Return the following from the records below: each line, word for word, starting with the line that contains "antenna_violations_before_repair = 1" and going on through the line that contains "[logic_synthesis]", with nothing outside that range.

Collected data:
-.-.-
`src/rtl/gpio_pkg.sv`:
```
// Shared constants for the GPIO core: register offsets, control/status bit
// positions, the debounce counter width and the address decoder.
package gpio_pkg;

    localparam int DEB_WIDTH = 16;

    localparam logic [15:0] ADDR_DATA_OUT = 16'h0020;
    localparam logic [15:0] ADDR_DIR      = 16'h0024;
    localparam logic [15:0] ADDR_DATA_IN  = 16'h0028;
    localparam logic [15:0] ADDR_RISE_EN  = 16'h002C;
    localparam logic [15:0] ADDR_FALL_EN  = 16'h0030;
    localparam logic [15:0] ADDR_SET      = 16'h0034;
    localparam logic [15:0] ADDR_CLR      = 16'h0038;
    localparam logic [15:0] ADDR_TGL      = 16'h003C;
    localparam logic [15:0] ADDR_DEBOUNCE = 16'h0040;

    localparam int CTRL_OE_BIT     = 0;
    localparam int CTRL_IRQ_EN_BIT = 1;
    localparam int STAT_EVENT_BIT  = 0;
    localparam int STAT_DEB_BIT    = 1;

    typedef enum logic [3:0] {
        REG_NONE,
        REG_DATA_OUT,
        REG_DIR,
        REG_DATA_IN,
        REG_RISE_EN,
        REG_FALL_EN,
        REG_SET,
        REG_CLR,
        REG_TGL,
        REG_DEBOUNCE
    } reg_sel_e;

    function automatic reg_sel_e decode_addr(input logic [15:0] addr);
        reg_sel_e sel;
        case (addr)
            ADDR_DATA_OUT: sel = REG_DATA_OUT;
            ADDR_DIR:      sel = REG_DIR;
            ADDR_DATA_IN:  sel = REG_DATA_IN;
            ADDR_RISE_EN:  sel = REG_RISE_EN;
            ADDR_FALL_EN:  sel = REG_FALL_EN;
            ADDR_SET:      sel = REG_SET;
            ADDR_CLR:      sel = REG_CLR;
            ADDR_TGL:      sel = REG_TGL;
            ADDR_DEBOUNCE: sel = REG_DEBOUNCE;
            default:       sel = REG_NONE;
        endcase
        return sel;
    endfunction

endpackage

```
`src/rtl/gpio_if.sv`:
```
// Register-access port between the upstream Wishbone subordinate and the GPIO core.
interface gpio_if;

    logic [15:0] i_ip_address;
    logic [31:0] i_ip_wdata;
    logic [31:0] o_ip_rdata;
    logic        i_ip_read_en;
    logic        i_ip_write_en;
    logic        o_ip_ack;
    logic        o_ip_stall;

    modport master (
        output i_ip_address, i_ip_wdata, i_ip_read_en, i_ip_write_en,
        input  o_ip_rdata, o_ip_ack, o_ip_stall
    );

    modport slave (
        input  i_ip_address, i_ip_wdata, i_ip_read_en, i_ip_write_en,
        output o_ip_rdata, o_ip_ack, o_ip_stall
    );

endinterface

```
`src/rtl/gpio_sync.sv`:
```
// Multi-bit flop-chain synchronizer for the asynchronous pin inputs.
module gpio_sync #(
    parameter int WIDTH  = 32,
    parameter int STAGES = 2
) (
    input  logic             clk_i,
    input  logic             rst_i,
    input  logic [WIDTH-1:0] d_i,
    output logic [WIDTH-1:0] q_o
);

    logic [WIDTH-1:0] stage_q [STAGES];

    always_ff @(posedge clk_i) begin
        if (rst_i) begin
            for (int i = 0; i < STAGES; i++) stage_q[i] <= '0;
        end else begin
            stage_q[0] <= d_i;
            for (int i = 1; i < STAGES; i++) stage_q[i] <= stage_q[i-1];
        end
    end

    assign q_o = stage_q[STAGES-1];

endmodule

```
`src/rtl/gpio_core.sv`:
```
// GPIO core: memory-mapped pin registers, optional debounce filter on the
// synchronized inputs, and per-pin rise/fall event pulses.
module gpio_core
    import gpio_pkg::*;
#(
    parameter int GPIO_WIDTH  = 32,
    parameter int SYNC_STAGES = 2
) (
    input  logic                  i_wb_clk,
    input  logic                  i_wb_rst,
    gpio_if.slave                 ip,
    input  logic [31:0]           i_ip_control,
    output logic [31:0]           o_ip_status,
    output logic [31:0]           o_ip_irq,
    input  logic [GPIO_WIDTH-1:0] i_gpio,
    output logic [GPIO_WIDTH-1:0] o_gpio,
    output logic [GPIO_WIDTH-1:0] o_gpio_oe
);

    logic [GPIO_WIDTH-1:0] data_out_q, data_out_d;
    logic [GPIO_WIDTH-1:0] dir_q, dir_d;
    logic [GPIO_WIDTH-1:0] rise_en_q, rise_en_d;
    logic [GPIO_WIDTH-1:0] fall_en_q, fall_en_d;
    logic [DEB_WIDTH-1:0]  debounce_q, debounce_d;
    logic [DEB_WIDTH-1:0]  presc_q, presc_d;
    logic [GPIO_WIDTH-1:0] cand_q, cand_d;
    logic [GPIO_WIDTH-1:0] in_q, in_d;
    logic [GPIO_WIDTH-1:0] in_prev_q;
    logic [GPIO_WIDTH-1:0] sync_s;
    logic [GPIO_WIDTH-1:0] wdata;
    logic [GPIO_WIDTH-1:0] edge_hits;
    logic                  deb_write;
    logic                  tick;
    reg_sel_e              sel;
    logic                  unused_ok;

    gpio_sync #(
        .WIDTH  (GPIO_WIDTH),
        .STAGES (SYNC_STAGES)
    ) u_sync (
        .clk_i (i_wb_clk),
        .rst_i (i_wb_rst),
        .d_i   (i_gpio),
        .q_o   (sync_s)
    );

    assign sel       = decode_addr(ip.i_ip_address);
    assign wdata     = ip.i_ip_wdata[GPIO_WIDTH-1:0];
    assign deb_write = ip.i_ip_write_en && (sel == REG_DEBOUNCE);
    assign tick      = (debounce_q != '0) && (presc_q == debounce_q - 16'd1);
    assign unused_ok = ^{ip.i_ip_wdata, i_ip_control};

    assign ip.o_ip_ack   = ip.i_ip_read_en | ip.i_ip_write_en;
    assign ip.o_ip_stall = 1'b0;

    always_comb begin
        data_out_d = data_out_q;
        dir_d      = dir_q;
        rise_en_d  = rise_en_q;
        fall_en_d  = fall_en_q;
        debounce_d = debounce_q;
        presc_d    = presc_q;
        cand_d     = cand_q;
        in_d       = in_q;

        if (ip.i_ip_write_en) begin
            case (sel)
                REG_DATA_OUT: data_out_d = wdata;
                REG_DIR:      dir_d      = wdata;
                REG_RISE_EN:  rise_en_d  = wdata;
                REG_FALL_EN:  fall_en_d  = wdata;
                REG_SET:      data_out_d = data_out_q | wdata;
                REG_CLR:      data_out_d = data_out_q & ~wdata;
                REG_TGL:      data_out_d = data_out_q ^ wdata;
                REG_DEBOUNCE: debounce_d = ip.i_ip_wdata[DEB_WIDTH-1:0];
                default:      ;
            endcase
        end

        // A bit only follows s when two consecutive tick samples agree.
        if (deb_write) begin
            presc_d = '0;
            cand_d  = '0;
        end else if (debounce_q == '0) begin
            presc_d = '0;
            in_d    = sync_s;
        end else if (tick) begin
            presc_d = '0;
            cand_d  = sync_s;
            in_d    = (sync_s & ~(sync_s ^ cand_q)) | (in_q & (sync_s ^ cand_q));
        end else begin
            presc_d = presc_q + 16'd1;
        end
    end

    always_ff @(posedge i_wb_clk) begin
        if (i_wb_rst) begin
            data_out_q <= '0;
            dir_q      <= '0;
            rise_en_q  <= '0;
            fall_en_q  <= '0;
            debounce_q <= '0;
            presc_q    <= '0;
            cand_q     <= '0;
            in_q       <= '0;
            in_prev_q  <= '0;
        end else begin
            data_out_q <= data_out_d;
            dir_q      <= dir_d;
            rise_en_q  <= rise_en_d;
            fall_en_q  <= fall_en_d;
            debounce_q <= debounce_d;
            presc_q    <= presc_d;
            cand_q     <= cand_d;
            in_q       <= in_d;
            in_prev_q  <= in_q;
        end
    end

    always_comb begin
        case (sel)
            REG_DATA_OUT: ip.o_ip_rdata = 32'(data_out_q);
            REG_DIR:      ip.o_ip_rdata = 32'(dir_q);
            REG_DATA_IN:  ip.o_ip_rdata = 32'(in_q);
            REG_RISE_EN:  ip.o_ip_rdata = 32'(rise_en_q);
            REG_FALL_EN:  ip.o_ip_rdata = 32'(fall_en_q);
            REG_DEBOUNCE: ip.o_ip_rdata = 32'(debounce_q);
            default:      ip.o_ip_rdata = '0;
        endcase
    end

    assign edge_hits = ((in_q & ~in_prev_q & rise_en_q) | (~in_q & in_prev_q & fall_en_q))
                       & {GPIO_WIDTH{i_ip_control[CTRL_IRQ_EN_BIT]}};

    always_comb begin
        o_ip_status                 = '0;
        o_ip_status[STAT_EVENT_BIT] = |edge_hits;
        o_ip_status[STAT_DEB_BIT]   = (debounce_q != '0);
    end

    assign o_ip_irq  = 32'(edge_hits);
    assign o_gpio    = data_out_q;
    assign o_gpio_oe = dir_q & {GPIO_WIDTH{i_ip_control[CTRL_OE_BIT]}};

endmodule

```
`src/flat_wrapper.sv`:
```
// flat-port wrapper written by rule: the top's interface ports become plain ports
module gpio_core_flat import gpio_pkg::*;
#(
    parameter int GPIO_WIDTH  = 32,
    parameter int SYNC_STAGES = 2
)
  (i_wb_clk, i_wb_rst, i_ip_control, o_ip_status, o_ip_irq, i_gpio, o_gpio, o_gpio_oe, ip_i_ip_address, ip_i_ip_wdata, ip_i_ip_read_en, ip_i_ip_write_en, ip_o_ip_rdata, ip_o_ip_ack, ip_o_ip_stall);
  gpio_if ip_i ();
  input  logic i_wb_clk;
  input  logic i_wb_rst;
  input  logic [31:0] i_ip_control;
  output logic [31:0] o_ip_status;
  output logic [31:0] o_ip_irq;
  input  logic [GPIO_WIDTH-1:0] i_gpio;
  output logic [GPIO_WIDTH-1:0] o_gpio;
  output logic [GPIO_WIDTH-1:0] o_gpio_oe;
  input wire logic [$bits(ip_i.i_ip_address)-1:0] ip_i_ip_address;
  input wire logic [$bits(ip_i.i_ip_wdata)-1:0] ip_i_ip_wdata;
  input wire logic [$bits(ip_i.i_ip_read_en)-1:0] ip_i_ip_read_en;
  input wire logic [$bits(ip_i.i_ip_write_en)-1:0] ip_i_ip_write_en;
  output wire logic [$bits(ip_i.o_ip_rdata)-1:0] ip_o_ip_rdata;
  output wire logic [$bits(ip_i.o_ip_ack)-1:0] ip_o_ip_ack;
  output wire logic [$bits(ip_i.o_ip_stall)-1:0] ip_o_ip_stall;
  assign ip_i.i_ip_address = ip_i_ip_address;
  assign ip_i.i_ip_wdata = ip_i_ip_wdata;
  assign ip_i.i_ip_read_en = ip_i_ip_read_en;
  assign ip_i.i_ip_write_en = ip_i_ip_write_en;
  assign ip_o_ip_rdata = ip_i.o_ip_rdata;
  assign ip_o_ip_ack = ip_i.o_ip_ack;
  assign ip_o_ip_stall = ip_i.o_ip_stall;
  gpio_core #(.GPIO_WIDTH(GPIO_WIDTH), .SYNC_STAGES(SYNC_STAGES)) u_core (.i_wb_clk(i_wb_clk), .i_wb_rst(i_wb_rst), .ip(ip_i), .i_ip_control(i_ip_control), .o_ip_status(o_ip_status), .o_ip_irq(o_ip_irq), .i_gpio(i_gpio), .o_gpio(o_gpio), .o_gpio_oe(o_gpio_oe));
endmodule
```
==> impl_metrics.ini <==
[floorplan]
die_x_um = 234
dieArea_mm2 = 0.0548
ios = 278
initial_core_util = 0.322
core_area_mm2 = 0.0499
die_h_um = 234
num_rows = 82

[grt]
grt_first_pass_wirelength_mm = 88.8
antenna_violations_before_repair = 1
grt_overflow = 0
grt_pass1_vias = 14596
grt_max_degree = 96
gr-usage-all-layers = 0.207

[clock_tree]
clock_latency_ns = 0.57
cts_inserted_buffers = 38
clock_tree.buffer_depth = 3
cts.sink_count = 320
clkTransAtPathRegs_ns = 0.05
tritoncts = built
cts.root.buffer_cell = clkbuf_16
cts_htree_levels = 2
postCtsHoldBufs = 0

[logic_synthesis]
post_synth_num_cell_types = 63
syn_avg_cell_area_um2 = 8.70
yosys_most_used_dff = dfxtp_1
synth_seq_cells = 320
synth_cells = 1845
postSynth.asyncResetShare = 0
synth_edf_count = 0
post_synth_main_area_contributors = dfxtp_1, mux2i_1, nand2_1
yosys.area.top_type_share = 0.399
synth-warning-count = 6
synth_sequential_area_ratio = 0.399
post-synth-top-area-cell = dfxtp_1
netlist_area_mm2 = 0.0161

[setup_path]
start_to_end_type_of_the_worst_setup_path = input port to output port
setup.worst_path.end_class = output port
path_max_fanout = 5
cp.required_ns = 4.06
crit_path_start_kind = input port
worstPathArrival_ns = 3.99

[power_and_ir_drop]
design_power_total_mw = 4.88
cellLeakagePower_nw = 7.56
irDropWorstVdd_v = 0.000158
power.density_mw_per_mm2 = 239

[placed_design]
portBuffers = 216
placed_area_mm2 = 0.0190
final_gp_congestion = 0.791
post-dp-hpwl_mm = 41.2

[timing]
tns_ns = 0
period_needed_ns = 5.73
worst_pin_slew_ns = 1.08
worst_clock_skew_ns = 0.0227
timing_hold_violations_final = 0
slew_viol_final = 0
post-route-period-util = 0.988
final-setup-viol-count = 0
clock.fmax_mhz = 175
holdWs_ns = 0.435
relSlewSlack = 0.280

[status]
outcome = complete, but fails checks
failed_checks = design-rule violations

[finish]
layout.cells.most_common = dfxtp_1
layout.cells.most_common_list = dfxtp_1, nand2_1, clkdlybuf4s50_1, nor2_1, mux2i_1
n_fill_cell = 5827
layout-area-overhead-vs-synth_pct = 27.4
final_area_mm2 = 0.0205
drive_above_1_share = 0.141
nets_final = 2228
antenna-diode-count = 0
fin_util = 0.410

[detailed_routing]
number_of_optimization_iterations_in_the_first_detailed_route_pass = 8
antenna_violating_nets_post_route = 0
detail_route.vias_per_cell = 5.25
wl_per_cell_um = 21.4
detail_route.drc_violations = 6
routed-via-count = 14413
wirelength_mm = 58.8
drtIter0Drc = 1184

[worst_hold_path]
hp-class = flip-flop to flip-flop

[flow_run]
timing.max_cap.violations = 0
-.-.-
Answer below
antenna_violations_before_repair = 1
grt_overflow = 0
grt_pass1_vias = 14596
grt_max_degree = 96
gr-usage-all-layers = 0.207

[clock_tree]
clock_latency_ns = 0.57
cts_inserted_buffers = 38
clock_tree.buffer_depth = 3
cts.sink_count = 320
clkTransAtPathRegs_ns = 0.05
tritoncts = built
cts.root.buffer_cell = clkbuf_16
cts_htree_levels = 2
postCtsHoldBufs = 0

[logic_synthesis]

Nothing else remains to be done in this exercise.